ASSIGNMENT -
The lines to copy are those in the listing below that contain the word "unsigned".

RECORDS PROVIDED -
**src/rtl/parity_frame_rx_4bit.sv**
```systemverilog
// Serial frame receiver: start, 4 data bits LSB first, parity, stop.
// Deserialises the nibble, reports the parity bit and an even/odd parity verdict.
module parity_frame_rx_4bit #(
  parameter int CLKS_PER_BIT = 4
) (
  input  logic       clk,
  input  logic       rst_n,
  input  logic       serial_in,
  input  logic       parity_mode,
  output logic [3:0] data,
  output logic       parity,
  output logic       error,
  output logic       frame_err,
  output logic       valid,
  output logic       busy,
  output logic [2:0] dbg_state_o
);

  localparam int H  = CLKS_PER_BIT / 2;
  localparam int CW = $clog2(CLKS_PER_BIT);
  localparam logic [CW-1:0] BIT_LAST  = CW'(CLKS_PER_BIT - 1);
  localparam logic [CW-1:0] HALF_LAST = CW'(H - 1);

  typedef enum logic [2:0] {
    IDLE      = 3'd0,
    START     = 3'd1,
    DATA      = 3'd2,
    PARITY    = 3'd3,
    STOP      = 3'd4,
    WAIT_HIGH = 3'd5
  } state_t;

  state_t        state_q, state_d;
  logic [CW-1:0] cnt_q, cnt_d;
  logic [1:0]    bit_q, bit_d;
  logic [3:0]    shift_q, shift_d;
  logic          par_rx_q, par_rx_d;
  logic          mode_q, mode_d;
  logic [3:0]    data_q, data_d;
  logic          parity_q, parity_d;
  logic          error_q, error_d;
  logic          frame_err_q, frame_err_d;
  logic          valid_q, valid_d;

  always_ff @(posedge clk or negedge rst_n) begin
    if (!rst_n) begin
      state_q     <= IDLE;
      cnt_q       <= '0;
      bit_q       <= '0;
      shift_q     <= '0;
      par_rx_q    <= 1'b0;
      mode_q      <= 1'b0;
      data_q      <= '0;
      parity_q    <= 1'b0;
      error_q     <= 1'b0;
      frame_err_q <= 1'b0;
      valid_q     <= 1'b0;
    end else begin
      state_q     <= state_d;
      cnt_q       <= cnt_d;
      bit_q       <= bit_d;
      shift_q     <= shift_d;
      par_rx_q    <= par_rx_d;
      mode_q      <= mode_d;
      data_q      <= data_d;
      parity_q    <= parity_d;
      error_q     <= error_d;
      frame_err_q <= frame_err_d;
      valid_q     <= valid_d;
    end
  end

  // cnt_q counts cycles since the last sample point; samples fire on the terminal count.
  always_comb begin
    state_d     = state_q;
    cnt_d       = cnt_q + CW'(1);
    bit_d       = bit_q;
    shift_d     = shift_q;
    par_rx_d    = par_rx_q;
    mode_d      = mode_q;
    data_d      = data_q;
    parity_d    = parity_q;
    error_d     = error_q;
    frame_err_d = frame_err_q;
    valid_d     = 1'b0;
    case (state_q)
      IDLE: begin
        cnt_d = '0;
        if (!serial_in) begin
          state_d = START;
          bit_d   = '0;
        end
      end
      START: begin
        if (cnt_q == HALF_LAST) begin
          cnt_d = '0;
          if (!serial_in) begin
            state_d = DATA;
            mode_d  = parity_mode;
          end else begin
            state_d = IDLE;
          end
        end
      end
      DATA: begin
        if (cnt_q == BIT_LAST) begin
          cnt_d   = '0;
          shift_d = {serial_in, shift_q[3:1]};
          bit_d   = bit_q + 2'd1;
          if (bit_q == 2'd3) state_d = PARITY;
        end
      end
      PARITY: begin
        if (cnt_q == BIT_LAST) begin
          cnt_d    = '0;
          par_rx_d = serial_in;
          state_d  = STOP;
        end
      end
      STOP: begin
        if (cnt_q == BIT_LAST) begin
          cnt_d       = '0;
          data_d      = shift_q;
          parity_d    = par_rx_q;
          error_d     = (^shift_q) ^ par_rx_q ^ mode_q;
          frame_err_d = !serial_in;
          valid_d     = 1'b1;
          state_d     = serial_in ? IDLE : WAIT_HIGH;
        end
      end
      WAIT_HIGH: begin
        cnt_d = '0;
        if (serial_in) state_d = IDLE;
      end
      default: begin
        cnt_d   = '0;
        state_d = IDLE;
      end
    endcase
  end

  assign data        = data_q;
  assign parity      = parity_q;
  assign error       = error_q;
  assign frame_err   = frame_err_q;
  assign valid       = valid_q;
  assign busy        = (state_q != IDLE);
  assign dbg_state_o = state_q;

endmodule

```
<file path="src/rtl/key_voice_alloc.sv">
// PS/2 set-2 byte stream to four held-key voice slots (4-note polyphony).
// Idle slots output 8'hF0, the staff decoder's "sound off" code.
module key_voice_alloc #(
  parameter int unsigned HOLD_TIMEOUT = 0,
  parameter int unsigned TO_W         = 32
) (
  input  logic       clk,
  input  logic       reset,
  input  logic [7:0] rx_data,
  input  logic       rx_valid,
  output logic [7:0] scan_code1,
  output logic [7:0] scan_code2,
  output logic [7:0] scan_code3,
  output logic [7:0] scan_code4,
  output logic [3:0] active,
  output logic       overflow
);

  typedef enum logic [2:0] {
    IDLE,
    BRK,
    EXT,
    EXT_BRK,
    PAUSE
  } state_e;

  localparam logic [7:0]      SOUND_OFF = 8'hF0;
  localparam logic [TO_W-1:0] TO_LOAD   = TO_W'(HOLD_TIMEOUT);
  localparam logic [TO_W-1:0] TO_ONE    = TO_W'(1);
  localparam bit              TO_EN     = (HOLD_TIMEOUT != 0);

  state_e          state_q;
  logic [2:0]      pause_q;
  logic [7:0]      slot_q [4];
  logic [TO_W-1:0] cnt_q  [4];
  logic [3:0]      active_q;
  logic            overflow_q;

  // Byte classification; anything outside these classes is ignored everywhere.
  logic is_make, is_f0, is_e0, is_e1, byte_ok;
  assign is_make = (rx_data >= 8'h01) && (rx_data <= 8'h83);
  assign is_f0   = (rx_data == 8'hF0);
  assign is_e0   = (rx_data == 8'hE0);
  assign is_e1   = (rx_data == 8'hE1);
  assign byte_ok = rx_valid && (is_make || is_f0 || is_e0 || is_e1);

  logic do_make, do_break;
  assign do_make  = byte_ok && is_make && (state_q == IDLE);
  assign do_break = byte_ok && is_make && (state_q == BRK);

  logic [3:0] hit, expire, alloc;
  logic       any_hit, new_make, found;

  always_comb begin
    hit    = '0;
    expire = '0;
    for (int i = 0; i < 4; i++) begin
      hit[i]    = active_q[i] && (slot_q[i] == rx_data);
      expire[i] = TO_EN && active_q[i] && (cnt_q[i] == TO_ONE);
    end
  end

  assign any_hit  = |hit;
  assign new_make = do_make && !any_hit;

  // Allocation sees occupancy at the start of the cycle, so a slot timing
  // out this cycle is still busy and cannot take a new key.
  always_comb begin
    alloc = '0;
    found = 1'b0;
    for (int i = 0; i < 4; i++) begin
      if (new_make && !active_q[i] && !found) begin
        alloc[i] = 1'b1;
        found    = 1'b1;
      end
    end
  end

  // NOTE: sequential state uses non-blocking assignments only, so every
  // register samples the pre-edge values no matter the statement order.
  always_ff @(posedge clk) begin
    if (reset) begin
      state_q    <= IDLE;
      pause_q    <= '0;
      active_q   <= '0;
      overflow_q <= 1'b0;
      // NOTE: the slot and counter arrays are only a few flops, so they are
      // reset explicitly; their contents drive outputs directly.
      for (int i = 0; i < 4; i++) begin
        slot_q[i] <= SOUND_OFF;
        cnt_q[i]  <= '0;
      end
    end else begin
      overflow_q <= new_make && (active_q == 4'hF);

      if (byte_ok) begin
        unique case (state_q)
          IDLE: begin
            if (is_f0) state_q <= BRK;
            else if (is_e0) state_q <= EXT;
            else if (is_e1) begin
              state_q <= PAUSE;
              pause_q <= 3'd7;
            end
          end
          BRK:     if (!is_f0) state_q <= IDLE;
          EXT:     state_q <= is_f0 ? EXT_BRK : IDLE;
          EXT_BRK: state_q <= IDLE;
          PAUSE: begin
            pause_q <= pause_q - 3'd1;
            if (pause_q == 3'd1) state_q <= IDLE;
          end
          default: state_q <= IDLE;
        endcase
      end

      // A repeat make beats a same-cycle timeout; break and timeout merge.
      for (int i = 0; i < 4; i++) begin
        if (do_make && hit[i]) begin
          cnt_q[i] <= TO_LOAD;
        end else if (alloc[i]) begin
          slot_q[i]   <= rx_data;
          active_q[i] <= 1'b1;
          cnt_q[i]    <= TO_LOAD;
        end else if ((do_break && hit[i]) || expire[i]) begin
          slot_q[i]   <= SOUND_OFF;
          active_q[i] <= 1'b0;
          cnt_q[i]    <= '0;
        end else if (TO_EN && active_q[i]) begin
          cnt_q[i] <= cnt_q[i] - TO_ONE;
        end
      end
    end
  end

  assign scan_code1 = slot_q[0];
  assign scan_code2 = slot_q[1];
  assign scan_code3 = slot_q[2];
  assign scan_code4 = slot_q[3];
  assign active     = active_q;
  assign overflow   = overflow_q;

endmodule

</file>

FINAL ANSWER -
  parameter int unsigned HOLD_TIMEOUT = 0,
  parameter int unsigned TO_W         = 32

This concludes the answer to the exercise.